Sadly, in 1997, just after the mitigation project was completed but before the work on the levee was to begin, the levee broke, killing three people and flooding 25 square miles. The mitigation project was almost destroyed in the flood as well.
Environmental and labor regulations effect on road construction costs have a similar impact.
While his plans for more bonds are fiscally questionable, the Governors initiatives to encourage private financing, design, build and operation of roads are encouraging. Such efforts would have the government permit and obtain rights-of-way for roads and then allow companies to compete for the right to build and operate them as toll roads on the lease basis.
The legislature in Sacramento will take up the Governors bond proposals soon with the object being to muster the two-thirds approval in each house to place the bonds on the June primary ballot. The two-thirds requirement will allow Republicans to press for the reforms needed to maximize the value from any approved bonds, especially in the State Assembly where six Republicans must vote with all 48 Democrats to reach the necessary supermajority. Votes on the measures are expected by mid-February.
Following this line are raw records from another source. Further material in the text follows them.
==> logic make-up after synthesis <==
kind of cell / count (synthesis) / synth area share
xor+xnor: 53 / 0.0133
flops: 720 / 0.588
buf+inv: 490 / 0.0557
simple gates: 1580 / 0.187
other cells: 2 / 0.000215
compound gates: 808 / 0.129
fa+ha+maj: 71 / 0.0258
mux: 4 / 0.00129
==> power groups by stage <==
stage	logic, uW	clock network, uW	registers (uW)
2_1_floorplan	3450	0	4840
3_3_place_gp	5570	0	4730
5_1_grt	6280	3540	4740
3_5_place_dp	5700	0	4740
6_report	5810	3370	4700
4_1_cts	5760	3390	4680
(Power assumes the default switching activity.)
## src/rtl/rx_frame_sr.sv

```systemverilog
// UART receive frame capture: shifts serial bits into a frame register, checks stop bits
// and publishes completed words through a data_ready/data_read holding register.
// Optional parity slot and parity_error output when RX_PARITY_EN is defined.
module rx_frame_sr #(
  parameter int DATA_BITS  = 8,
  parameter int STOP_BITS  = 1,
  parameter int MSB_FIRST  = 0,
  parameter int PARITY_ODD = 0
) (
  input  logic                 clk,
  input  logic                 n_rst,
  input  logic                 frame_start,
  input  logic                 shift_strobe,
  input  logic                 serial_in,
  input  logic                 data_read,
  output logic [DATA_BITS-1:0] packet_data,
  output logic                 stop_bit,
  output logic                 frame_done,
  output logic                 framing_error,
  output logic                 data_ready,
  output logic                 overrun_error
`ifdef RX_PARITY_EN
  ,
  output logic                 parity_error
`endif
);

`ifdef RX_PARITY_EN
  localparam int PAR = 1;
`else
  localparam int PAR = 0;
`endif
  localparam int FRAME = DATA_BITS + PAR + STOP_BITS;
  localparam int CW    = $clog2(FRAME + 1);
  localparam logic [CW-1:0] LAST = CW'(FRAME - 1);
  localparam logic [CW-1:0] FULL = CW'(FRAME);

  logic [FRAME-1:0]     sr;
  logic [CW-1:0]        cnt;
  logic                 done_pend;
  logic                 shift_en;
  logic [DATA_BITS-1:0] field;
  logic                 stop_all;

  // NOTE: every signal gets a default at the top of always_comb so no path can infer a latch.
  always_comb begin
    shift_en = shift_strobe && !frame_start && (cnt != FULL);
    field    = '0;
    for (int i = 0; i < DATA_BITS; i++) begin
      field[i] = (MSB_FIRST != 0) ? sr[DATA_BITS-1-i] : sr[i];
    end
    stop_all = &sr[FRAME-1 -: STOP_BITS];
  end

  // NOTE: state registers use non-blocking assignments so all flops update from pre-edge values.
  // NOTE: the shift register is reset to the idle-line value (all 1s), not left uninitialised.
  always_ff @(posedge clk or negedge n_rst) begin
    if (!n_rst) begin
      sr        <= '1;
      cnt       <= '0;
      done_pend <= 1'b0;
    end else begin
      done_pend <= shift_en && (cnt == LAST);
      if (frame_start) begin
        sr  <= '1;
        cnt <= '0;
      end else if (shift_en) begin
        sr  <= {serial_in, sr[FRAME-1:1]};
        cnt <= cnt + CW'(1);
      end
    end
  end

  // Publish one cycle after the last bit lands; a read in the same cycle suppresses overrun.
  always_ff @(posedge clk or negedge n_rst) begin
    if (!n_rst) begin
      packet_data   <= '0;
      stop_bit      <= 1'b0;
      frame_done    <= 1'b0;
      framing_error <= 1'b0;
      data_ready    <= 1'b0;
      overrun_error <= 1'b0;
`ifdef RX_PARITY_EN
      parity_error  <= 1'b0;
`endif
    end else begin
      frame_done <= done_pend;
      if (done_pend) begin
        packet_data   <= field;
        stop_bit      <= stop_all;
        framing_error <= ~stop_all;
        data_ready    <= 1'b1;
        overrun_error <= data_ready & ~data_read;
`ifdef RX_PARITY_EN
        parity_error  <= ((^sr[DATA_BITS:0]) != (PARITY_ODD != 0));
`endif
      end else if (data_read && data_ready) begin
        data_ready    <= 1'b0;
        overrun_error <= 1'b0;
      end
    end
  end

`ifndef RX_PARITY_EN
  logic unused_parity_cfg;
  assign unused_parity_cfg = (PARITY_ODD != 0);
`endif

endmodule

```
<file path="config.mk">
export PLATFORM = sky130hd
export DESIGN_NAME = byte_to_symbol_mux
export DESIGN_NICKNAME = d
export VERILOG_FILES = /design/src/rtl/zb_tx_pkg.sv /design/src/rtl/nibble_mux.sv /design/src/rtl/byte_to_symbol_mux.sv
export SDC_FILE = /design/constraint.sdc
export NUM_CORES = 1
export LEC_CHECK = 0
export BUFFER_PORTS_ARGS = -buffer_cell sky130_fd_sc_hd__buf_2
export CORE_UTILIZATION = 48
export CTS_CLUSTER_DIAMETER = 100
export DETAILED_ROUTE_END_ITERATION = 6
export GPL_ROUTABILITY_DRIVEN = 1
export PLACE_DENSITY = 0.85
export SYNTH_ARGS = -nofsm -noshare
export SYNTH_HDL_FRONTEND = slang
export SYNTH_SLANG_ARGS = --single-unit
</file>
<file path="constraint.sdc">
create_clock -name clk -period 1.52 [get_ports clk]
set_input_delay 0.228 -clock clk [delete_from_list [all_inputs] [get_ports clk]]
set_output_delay 0.228 -clock clk [all_outputs]
set_load 0.02 [all_outputs]
</file>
Not to mention his wife's super Pumpkin Pie recipe on his site!
So California is going to spend MORE on schools? Have they not figured out that they spend more than all but one state on education per capita, and yet they're getting outperformed on tests by Alabama, one of the poorer and lesser spending states?
I mean, keep throwing money at the problem, guys. One day that's going to fix it, right?
ping and bump
Assemblyman Chuckie is almost plegerizing my posts here on FR!!!
Hey Chuckie! Immitation is the most sincere form of flattery and I love it!!! Bravo!!! Encore!!!
Environmentalwhackoism...all part of the PLAN, tho not specifically mentioned in this one from the 60's.
http://www.freerepublic.com/forum/a37ebc13801fd.htm
A good idea is a good idea! I salute you both!
There sure are some good conservative CA Assemblymen coming up in the ranks...
Chuck DeVore
Ray Haynes
Howard Kaloogian
to name a few...
LOL
Got Lawyer? ;-)
And, if I remember correctly, that totally un-American treaty was ratified by a voice vote in the US Senate. It should have been given the same treatment as the Kyoto flim/flam Treaty!!!
Everyone who buys a new home in CA pays nearly 45% of the price in GovernMental EnvironMental fees and costs of one type or another!!! Then think of the interest cost of including all that crappola in the mortgage for 30 or 40 years!!!